Now, with reference to the programming shown in FIG. 3, there will be described how the system and programs of the present invention are set up. In an automobile having a standard onboard computer system that, among other functions, controls an anti-theft sound alarm system, a sensor, either audio or triggered by data is set up to monitor the triggering of the alarm, step 51. A cellular telephone transceiver is set up in the automobile, step 52. A routine is set up enabling the automobile user to enter a telephone number to be called in response to the triggering of the alarm, step 53. Then the transceiver is set up to call the telephone via the cellular network in response to the sensing of the triggering of the alarm, step 54. Audio and video sensors are set up in the automobile activatable through signals from the designated telephone number transmitted back through the transceiver, step 55. A routine is set up for transmitting data sensed by activated audio or video sensors back again to the designated telephone via the transceiver, step 56. Finally, a routine is set up to remotely control the automobile alarm from the designated telephone, step 57.

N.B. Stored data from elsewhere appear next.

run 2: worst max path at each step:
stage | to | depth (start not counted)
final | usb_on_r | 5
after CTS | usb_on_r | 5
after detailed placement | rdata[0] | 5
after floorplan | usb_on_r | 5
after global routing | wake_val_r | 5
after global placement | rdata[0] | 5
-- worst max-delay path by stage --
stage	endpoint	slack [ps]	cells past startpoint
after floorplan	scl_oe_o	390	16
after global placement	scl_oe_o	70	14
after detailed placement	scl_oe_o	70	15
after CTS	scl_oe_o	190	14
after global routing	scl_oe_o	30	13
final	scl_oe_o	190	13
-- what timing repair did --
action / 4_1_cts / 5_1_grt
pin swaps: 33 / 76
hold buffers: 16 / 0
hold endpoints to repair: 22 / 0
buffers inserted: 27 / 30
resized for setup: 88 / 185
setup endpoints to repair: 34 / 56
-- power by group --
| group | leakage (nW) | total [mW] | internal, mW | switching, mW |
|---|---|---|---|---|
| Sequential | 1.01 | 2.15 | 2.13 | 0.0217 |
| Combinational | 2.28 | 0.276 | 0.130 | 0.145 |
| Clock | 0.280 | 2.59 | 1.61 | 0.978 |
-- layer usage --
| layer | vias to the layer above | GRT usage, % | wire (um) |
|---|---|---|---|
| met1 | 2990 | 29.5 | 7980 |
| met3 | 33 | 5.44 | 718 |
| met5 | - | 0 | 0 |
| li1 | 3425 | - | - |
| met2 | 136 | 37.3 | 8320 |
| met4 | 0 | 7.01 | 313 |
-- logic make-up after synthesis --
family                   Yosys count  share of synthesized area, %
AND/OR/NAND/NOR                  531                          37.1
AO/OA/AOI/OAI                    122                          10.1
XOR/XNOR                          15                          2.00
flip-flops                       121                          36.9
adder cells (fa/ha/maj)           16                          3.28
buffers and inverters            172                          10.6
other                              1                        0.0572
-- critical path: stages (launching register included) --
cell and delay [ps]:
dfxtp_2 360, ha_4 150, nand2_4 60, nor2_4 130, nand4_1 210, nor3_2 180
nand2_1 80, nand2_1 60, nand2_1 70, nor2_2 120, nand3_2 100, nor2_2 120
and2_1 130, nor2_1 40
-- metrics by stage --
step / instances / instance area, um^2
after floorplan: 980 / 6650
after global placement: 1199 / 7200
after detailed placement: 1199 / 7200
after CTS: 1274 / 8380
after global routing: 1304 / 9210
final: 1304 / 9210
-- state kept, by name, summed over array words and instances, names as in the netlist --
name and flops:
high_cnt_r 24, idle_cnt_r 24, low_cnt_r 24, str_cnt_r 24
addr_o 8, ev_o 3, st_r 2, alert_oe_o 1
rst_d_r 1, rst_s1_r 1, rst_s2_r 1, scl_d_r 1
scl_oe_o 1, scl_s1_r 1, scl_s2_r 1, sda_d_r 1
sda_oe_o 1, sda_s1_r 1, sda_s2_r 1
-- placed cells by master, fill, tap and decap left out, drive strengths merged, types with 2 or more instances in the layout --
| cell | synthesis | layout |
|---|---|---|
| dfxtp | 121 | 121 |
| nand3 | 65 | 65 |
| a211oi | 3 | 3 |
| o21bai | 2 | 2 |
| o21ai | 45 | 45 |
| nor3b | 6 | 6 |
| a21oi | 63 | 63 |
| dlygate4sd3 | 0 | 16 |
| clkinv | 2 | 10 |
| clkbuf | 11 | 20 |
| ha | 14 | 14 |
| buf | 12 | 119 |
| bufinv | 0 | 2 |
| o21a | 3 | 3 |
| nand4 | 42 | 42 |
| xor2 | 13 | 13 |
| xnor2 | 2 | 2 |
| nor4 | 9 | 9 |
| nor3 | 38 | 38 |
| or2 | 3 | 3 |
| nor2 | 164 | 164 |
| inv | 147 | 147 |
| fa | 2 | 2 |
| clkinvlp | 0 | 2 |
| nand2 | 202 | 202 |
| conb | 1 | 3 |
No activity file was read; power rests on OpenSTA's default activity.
--- config.mk ---
export PLATFORM = sky130hd
export DESIGN_NAME = remote_output_and_energy_pulse
export DESIGN_NICKNAME = d
export VERILOG_FILES = /design/src/shared/remote_output_pkg.sv /design/src/hw/remote_output_and_energy_pulse.sv
export VERILOG_INCLUDE_DIRS = /design/src /design/src/shared
export SDC_FILE = /design/constraint.sdc
export NUM_CORES = 1
export LEC_CHECK = 0
export BUFFER_PORTS_ARGS = -buffer_cell sky130_fd_sc_hd__buf_2
export CAP_MARGIN = 20
export CORE_MARGIN = 1.5
export CORE_UTILIZATION = 40
export CTS_CLUSTER_SIZE = 24
export DETAILED_ROUTE_END_ITERATION = 7
export MAX_ROUTING_LAYER = met4
export SLEW_MARGIN = 5
export SYNTH_ARGS = -nofsm -noshare
export SYNTH_HDL_FRONTEND = slang
export SYNTH_SLANG_ARGS = --single-unit
--- constraint.sdc ---
create_clock -name mclk -period 5.85 [get_ports mclk]
set_input_delay 0 -clock mclk [delete_from_list [all_inputs] [get_ports mclk]]
set_output_delay 0 -clock mclk [all_outputs]
set_load 0.02 [all_outputs]
--- src/shared/remote_output_defines.svh ---
// constants for the remote output and energy pulse block
`ifndef REMOTE_OUTPUT_DEFINES_SVH
`define REMOTE_OUTPUT_DEFINES_SVH

// parameter select codes on the parameter write port
`define ROE_SEL_MODE 2'h0
`define ROE_SEL_WORD 2'h1
`define ROE_SEL_INC 2'h2

// reset values
`define ROE_MODE_RST 4'h0
`define ROE_WORD_RST 12'h000
`define ROE_INC_RST 16'h0001

// retention mode settings (decimal 0, 1, 10, 11)
`define ROE_MODE_CLR 4'h0
`define ROE_MODE_NVM 4'h1
`define ROE_MODE_HOLD_CLR 4'hA
`define ROE_MODE_HOLD_NVM 4'hB

// terminal function codes (96, 196, 79, 179)
`define ROE_FN_REM_POS 8'h60
`define ROE_FN_REM_NEG 8'hC4
`define ROE_FN_PULSE_POS 8'h4F
`define ROE_FN_PULSE_NEG 8'hB3

// timing
`define ROE_CLK_HZ 50000000
`define ROE_PULSE_TIME_US 100
`define ROE_PULSE_CYCLES ((`ROE_CLK_HZ / 1000000) * `ROE_PULSE_TIME_US)
`define ROE_WH_PER_KWH 1000

`endif

--- src/shared/remote_output_pkg.sv ---
// types for the remote output and energy pulse block
package remote_output_pkg;

  typedef struct packed {
    logic en;
    logic [1:0] sel;
    logic [15:0] data;
  } param_wr_t;

  typedef enum logic [1:0] {
    ST_IDLE = 2'b00,
    ST_HIGH = 2'b01,
    ST_GAP = 2'b11
  } pulse_state_t;

endpackage : remote_output_pkg

--- src/hw/remote_output_and_energy_pulse.sv ---
// remote output word, retention handling and energy pulse output
`include "remote_output_defines.svh"

module remote_output_and_energy_pulse #(
  parameter int NUM_TERMINALS = 2,
  parameter int PULSE_CYCLES = `ROE_PULSE_CYCLES,
  parameter int WH_PER_KWH = `ROE_WH_PER_KWH
) (
  input wire logic mclk,
  input wire logic rst_b,
  input wire remote_output_pkg::param_wr_t param_wr,
  input wire logic [7:0] extended_parameter_visibility,
  input wire logic [3:0] parameter_write_protect,
  input wire logic drive_reset,
  input wire logic power_off_event,
  input wire logic nvm_restore,
  input wire logic [3:0] nvm_restore_mode,
  input wire logic [11:0] nvm_restore_word,
  input wire logic energy_tick,
  input wire logic [NUM_TERMINALS-1:0][7:0] terminal_function_select,
  input wire logic [NUM_TERMINALS-1:0] assigned_function_level,
  output logic [NUM_TERMINALS-1:0] terminal_out,
  output logic energy_pulse_output,
  output logic nvm_save_strobe,
  output logic [11:0] nvm_save_word,
  output logic [3:0] remote_output_retention_mode,
  output logic [11:0] remote_output_word,
  output logic [15:0] energy_pulse_increment
);
  import remote_output_pkg::*;

  initial begin
    if (NUM_TERMINALS < 1 || NUM_TERMINALS > 12) $error("NUM_TERMINALS must be 1 to 12");
    if (PULSE_CYCLES < 1 || PULSE_CYCLES > 65535) $error("PULSE_CYCLES must be 1 to 65535");
    if (WH_PER_KWH < 1 || WH_PER_KWH > 65535) $error("WH_PER_KWH must be 1 to 65535");
  end

  localparam logic [15:0] PULSE_LEN = 16'(PULSE_CYCLES);
  localparam logic [15:0] WH_LAST = 16'(WH_PER_KWH - 1);

  ////////////////////////////////////////////////////////////////////////////
  // parameter writes

  wire vis_ok = (extended_parameter_visibility == 8'h00);
  wire prot_ok = (parameter_write_protect == 4'h0);
  wire [3:0] wr_mode_val = param_wr.data[3:0];
  wire mode_legal = (param_wr.data[15:4] == 12'h000) &&
                    (wr_mode_val == `ROE_MODE_CLR || wr_mode_val == `ROE_MODE_NVM ||
                     wr_mode_val == `ROE_MODE_HOLD_CLR || wr_mode_val == `ROE_MODE_HOLD_NVM);
  wire wr_mode = param_wr.en && vis_ok && prot_ok && param_wr.sel == `ROE_SEL_MODE &&
                 mode_legal;
  // the word ignores write protection and run state: it is a live output
  wire wr_word = param_wr.en && vis_ok && param_wr.sel == `ROE_SEL_WORD &&
                 param_wr.data[15:12] == 4'h0;
  wire wr_inc = param_wr.en && vis_ok && prot_ok && param_wr.sel == `ROE_SEL_INC;

  wire mode_nvm = remote_output_retention_mode == `ROE_MODE_NVM ||
                  remote_output_retention_mode == `ROE_MODE_HOLD_NVM;
  wire mode_hold = remote_output_retention_mode == `ROE_MODE_HOLD_CLR ||
                   remote_output_retention_mode == `ROE_MODE_HOLD_NVM;
  wire restore_nvm = nvm_restore_mode == `ROE_MODE_NVM ||
                     nvm_restore_mode == `ROE_MODE_HOLD_NVM;

  // image of the nonvolatile copy, so mode 1 can reapply it after a drive reset
  logic [11:0] saved_word;

  ////////////////////////////////////////////////////////////////////////////
  // retention and remote output word

  logic [11:0] next_word;
  always_comb begin
    next_word = remote_output_word;
    if (nvm_restore) begin
      next_word = restore_nvm ? nvm_restore_word : `ROE_WORD_RST;
    end else if (drive_reset) begin
      if (mode_hold) begin
        next_word = remote_output_word;
      end else if (mode_nvm) begin
        next_word = saved_word;
      end else begin
        next_word = `ROE_WORD_RST;
      end
    end else if (wr_word) begin
      next_word = param_wr.data[11:0];
    end
  end

  always_ff @(posedge mclk or negedge rst_b) begin
    if (!rst_b) begin
      remote_output_word <= `ROE_WORD_RST;
      remote_output_retention_mode <= `ROE_MODE_RST;
      energy_pulse_increment <= `ROE_INC_RST;
      saved_word <= `ROE_WORD_RST;
      nvm_save_strobe <= 1'b0;
      nvm_save_word <= `ROE_WORD_RST;
    end else begin
      remote_output_word <= next_word;
      if (nvm_restore) begin
        remote_output_retention_mode <= nvm_restore_mode;
        saved_word <= nvm_restore_word;
      end else if (wr_mode) begin
        remote_output_retention_mode <= wr_mode_val;
      end else if (power_off_event && mode_nvm) begin
        saved_word <= remote_output_word;
      end
      if (wr_inc) begin
        energy_pulse_increment <= param_wr.data;
      end
      // only power off saves; a drive reset never does
      nvm_save_strobe <= power_off_event && mode_nvm;
      if (power_off_event && mode_nvm) begin
        nvm_save_word <= remote_output_word;
      end
    end
  end

  ////////////////////////////////////////////////////////////////////////////
  // energy accumulation

  logic [15:0] wh_count;
  logic [15:0] kwh_count;
  logic [3:0] pending;
  pulse_state_t state;
  logic [15:0] pulse_count;

  wire wh_wrap = energy_tick && wh_count == WH_LAST;
  wire [15:0] kwh_plus = kwh_count + 16'h0001;
  wire inc_live = energy_pulse_increment != 16'h0000;
  wire pulse_due = wh_wrap && inc_live && kwh_plus >= energy_pulse_increment;
  wire pulse_start = state == ST_IDLE && pending != 4'h0;
  wire pend_up = pulse_due && pending != 4'hF;

  // drive reset and power-on alone clear the count; retries do not reach here
  always_ff @(posedge mclk or negedge rst_b) begin
    if (!rst_b) begin
      wh_count <= 16'h0000;
      kwh_count <= 16'h0000;
      pending <= 4'h0;
    end else if (drive_reset) begin
      wh_count <= 16'h0000;
      kwh_count <= 16'h0000;
      pending <= 4'h0;
    end else begin
      if (energy_tick) begin
        wh_count <= wh_wrap ? 16'h0000 : wh_count + 16'h0001;
      end
      if (wh_wrap) begin
        kwh_count <= pulse_due ? 16'h0000 : kwh_plus;
      end
      // pulses are queued so a burst of increments is not lost, at most 15 deep
      pending <= pending + (pend_up ? 4'h1 : 4'h0) - (pulse_start ? 4'h1 : 4'h0);
    end
  end

  ////////////////////////////////////////////////////////////////////////////
  // pulse shaper: high for PULSE_CYCLES, then low for at least PULSE_CYCLES + 1

  always_ff @(posedge mclk or negedge rst_b) begin
    if (!rst_b) begin
      state <= ST_IDLE;
      pulse_count <= 16'h0000;
      energy_pulse_output <= 1'b0;
    end else begin
      case (state)
        ST_IDLE: begin
          if (pulse_start) begin
            state <= ST_HIGH;
            pulse_count <= 16'h0001;
            energy_pulse_output <= 1'b1;
          end
        end
        ST_HIGH: begin
          if (pulse_count == PULSE_LEN) begin
            state <= ST_GAP;
            pulse_count <= 16'h0001;
            energy_pulse_output <= 1'b0;
          end else begin
            pulse_count <= pulse_count + 16'h0001;
          end
        end
        ST_GAP: begin
          if (pulse_count == PULSE_LEN) begin
            state <= ST_IDLE;
            pulse_count <= 16'h0000;
          end else begin
            pulse_count <= pulse_count + 16'h0001;
          end
        end
        default: begin
          state <= ST_IDLE;
          pulse_count <= 16'h0000;
          energy_pulse_output <= 1'b0;
        end
      endcase
    end
  end

  ////////////////////////////////////////////////////////////////////////////
  // terminal selection, terminal k carries word bit k when set to a remote output code

  logic [NUM_TERMINALS-1:0] next_terminal;
  genvar k;
  generate
    for (k = 0; k < NUM_TERMINALS; k++) begin : g_term
      wire [7:0] fs = terminal_function_select[k];
      wire is_rem = fs == `ROE_FN_REM_POS || fs == `ROE_FN_REM_NEG;
      wire is_pulse = fs == `ROE_FN_PULSE_POS || fs == `ROE_FN_PULSE_NEG;
      wire rem_level = remote_output_word[k] ^ (fs == `ROE_FN_REM_NEG);
      wire pulse_level = energy_pulse_output ^ (fs == `ROE_FN_PULSE_NEG);
      assign next_terminal[k] = is_rem ? rem_level :
                                is_pulse ? pulse_level : assigned_function_level[k];
    end
  endgenerate

  always_ff @(posedge mclk or negedge rst_b) begin
    if (!rst_b) begin
      terminal_out <= '0;
    end else begin
      terminal_out <= next_terminal;
    end
  end

  ////////////////////////////////////////////////////////////////////////////
  // checks

  logic [15:0] hi_len;
  always_ff @(posedge mclk or negedge rst_b) begin
    if (!rst_b) begin
      hi_len <= 16'h0000;
    end else begin
      hi_len <= energy_pulse_output ? hi_len + 16'h0001 : 16'h0000;
    end
  end
endmodule : remote_output_and_energy_pulse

Now, with reference to the flowchart of FIG. 4, a simplified illustrative run of the process set up in FIG. 3 will be described. A determination is made as to whether the alarm has been triggered, step 61. If No, the triggering of the alarm continues to be monitored. If Yes, the alarm has been triggered, then the designated telephone number is notified, step 62. Next, a determination is made as to whether the user has requested a video or audio output, step 63. If No, such an indication is awaited. If Yes, then a request is made to the automobile over the cellular system for the video and/or audio sensor output, step 64, and the automobile sends such output to the user at the designated telephone number, step 65. After the user has had an opportunity to review the video/audio output, a determination is made as to whether the user has sent a signal to have the alarm turned off, step 66. If No, the alarm remains on. If Yes, the alarm may be remotely turned off by the user.
Although certain preferred embodiments have been shown and described, it will be understood that many changes and modifications may be made therein without departing from the scope and intent of the appended claims.